Dataset entries
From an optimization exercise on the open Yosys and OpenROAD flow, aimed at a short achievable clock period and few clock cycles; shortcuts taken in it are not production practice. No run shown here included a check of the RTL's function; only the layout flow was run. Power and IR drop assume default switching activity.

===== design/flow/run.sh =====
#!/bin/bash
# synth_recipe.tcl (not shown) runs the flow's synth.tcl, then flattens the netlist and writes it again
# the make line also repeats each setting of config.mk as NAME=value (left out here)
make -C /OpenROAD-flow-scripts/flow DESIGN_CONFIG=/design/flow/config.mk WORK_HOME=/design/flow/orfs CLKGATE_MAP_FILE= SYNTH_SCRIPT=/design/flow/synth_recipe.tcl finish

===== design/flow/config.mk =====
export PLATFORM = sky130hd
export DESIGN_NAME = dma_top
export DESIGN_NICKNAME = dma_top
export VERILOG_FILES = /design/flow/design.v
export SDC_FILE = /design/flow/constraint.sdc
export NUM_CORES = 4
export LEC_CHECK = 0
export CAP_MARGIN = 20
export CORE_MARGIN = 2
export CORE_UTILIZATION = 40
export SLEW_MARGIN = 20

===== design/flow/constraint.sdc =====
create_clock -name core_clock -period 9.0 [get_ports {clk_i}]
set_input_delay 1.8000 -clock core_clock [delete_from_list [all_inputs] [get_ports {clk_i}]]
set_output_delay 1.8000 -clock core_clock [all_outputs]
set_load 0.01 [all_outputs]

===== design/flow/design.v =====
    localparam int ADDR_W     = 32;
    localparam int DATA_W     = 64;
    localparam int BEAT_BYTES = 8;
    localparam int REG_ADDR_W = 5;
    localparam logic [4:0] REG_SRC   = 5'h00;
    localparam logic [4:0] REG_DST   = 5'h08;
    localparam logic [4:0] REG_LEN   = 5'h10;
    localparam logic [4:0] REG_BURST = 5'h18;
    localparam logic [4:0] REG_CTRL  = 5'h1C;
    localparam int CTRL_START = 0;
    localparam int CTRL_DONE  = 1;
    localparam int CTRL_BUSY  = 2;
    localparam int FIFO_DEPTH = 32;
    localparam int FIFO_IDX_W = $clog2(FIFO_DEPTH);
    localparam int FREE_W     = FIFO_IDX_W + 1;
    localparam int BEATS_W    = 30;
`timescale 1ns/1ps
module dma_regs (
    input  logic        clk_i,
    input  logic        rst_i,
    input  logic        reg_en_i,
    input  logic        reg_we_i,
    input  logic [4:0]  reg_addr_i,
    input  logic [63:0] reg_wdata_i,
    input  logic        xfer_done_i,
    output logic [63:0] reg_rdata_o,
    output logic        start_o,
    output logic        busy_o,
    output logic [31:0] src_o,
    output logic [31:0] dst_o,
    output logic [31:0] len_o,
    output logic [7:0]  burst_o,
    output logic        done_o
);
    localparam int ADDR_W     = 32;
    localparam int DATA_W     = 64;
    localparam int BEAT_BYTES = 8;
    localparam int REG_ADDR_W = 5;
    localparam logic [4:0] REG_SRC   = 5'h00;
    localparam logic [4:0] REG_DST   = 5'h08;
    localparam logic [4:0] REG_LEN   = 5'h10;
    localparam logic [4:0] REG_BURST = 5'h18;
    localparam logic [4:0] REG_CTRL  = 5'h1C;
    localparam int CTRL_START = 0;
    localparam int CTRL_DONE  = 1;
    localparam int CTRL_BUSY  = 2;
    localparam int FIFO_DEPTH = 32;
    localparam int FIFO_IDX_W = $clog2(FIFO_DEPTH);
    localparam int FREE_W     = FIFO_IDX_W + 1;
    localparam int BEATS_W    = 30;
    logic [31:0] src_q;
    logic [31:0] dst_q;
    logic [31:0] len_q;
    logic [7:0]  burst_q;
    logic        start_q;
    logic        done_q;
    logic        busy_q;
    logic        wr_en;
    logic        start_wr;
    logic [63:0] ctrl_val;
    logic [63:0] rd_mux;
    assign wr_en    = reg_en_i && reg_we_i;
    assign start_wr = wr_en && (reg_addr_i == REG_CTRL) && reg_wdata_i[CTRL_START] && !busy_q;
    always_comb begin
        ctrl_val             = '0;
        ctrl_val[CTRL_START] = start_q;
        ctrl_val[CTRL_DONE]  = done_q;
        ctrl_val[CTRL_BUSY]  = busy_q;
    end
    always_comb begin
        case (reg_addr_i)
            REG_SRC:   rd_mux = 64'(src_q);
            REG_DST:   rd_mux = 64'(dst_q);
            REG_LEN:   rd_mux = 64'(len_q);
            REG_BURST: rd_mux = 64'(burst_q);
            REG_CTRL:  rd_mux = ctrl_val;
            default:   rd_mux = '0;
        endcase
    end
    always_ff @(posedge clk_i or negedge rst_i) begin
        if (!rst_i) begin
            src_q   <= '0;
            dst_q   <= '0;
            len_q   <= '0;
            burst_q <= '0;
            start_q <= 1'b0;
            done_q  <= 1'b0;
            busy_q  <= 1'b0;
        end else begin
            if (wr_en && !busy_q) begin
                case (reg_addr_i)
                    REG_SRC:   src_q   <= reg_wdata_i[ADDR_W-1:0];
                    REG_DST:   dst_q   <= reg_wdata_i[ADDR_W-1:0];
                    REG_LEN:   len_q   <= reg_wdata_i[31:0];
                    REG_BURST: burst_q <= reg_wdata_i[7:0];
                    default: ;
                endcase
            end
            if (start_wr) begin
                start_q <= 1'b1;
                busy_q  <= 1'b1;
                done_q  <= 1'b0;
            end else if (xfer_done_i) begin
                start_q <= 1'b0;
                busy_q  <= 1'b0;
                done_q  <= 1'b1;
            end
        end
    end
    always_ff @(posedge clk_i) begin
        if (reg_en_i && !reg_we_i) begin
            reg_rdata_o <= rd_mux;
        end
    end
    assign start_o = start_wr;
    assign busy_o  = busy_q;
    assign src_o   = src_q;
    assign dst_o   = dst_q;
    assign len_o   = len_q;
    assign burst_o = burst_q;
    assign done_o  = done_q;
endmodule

--

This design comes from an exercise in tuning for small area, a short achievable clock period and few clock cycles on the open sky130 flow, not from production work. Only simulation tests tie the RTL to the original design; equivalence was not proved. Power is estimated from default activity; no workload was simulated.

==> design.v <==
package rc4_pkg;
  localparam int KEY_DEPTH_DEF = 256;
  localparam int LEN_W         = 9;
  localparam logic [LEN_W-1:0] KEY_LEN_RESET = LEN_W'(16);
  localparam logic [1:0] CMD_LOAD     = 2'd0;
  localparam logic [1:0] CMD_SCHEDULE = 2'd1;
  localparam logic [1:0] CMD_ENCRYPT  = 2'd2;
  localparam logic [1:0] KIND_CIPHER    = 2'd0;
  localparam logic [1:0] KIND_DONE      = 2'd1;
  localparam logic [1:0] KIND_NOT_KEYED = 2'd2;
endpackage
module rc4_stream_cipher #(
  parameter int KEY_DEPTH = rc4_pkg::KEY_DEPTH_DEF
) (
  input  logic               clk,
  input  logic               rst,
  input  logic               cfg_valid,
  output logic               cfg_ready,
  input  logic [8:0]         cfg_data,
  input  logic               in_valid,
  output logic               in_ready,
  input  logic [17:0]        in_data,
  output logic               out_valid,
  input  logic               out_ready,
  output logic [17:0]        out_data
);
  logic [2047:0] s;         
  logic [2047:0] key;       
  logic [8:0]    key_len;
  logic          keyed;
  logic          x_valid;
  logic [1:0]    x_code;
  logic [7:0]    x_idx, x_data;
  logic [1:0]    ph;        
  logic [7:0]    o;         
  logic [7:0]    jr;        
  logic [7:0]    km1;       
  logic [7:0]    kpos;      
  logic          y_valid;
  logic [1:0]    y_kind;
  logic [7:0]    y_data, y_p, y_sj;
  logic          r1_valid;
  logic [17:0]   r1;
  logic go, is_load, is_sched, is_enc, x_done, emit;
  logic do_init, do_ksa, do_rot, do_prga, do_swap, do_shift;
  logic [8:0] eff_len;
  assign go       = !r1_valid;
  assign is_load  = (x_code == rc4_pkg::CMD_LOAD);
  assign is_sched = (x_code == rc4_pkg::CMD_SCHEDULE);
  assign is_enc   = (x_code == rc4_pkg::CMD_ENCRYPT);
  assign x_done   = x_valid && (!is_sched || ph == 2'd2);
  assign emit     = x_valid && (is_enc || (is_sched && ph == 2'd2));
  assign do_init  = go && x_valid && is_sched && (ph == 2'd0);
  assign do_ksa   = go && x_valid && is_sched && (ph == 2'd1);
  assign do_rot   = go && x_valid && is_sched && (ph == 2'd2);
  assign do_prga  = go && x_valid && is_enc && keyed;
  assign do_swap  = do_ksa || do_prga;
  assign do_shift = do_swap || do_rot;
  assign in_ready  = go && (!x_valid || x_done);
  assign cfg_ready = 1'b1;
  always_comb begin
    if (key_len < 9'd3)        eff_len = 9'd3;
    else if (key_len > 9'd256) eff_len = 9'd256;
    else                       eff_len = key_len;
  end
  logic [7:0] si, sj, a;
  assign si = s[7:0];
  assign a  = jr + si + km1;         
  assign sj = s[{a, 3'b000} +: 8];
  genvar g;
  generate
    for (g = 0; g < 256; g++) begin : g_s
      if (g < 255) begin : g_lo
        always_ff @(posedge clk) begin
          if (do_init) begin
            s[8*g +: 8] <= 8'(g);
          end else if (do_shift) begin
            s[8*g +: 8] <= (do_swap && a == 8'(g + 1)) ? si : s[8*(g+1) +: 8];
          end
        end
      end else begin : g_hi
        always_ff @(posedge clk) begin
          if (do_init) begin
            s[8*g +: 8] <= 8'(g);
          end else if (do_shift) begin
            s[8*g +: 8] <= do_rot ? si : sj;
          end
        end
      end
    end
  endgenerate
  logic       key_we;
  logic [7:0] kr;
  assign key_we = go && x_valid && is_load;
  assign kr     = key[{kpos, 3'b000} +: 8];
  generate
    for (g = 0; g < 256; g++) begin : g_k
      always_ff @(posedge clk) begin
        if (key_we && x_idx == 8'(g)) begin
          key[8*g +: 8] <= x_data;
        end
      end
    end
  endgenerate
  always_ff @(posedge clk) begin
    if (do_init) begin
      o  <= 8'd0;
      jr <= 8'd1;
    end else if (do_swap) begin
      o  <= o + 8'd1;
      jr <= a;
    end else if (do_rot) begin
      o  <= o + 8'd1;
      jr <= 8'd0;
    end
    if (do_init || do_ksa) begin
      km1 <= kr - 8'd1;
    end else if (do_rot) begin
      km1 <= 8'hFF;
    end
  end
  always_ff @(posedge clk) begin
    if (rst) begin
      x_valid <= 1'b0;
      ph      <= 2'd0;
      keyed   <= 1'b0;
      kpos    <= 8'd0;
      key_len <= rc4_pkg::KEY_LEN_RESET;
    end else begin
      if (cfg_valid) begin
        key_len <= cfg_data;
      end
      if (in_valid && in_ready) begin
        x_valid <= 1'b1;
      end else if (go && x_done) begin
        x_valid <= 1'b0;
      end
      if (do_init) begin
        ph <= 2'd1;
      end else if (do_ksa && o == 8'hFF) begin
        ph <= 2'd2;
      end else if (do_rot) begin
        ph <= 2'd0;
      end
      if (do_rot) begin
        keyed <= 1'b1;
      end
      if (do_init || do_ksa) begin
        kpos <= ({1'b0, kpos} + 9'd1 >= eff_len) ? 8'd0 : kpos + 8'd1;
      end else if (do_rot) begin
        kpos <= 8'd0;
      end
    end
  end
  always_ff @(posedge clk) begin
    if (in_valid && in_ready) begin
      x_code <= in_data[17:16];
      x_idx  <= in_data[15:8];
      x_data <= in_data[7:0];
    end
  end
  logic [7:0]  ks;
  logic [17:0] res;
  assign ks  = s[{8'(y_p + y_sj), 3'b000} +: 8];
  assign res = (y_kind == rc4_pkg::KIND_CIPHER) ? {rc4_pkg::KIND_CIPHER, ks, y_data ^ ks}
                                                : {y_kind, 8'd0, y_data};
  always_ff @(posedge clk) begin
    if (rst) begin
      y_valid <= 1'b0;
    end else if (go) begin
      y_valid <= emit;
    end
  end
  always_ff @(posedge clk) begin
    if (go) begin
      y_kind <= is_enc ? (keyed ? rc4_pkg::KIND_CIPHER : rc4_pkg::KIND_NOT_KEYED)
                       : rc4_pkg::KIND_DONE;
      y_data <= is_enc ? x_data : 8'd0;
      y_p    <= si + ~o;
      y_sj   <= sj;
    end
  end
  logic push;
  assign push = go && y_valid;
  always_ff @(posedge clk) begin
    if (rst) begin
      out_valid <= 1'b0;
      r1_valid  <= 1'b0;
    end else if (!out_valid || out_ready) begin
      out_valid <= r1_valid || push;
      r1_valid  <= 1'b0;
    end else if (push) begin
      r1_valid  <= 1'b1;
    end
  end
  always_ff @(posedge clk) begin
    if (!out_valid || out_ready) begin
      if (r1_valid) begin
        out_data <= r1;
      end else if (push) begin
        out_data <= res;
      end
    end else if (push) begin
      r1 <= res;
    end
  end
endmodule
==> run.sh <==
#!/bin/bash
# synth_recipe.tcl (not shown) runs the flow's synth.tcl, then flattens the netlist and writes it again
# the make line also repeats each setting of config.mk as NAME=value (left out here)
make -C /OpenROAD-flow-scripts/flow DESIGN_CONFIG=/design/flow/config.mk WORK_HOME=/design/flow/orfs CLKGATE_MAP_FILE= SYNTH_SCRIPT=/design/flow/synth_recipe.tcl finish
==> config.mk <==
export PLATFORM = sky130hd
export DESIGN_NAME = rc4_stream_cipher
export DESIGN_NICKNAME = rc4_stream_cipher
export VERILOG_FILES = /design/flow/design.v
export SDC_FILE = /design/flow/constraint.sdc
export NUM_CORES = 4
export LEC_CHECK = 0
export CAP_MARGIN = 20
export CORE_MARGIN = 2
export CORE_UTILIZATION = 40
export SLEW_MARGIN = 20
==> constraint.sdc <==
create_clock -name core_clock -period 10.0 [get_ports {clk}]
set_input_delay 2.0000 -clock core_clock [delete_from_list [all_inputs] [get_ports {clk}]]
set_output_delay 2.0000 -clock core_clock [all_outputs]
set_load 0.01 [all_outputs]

## TASK DETAILS
The answer is the lines above between the line holding "(!is_sched || ph == 2'd2);" and the line holding "else if (key_len", inclusive, each written out exactly, and no others.

## YOUR RESPONSE
  assign x_done   = x_valid && (!is_sched || ph == 2'd2);
  assign emit     = x_valid && (is_enc || (is_sched && ph == 2'd2));
  assign do_init  = go && x_valid && is_sched && (ph == 2'd0);
  assign do_ksa   = go && x_valid && is_sched && (ph == 2'd1);
  assign do_rot   = go && x_valid && is_sched && (ph == 2'd2);
  assign do_prga  = go && x_valid && is_enc && keyed;
  assign do_swap  = do_ksa || do_prga;
  assign do_shift = do_swap || do_rot;
  assign in_ready  = go && (!x_valid || x_done);
  assign cfg_ready = 1'b1;
  always_comb begin
    if (key_len < 9'd3)        eff_len = 9'd3;
    else if (key_len > 9'd256) eff_len = 9'd256;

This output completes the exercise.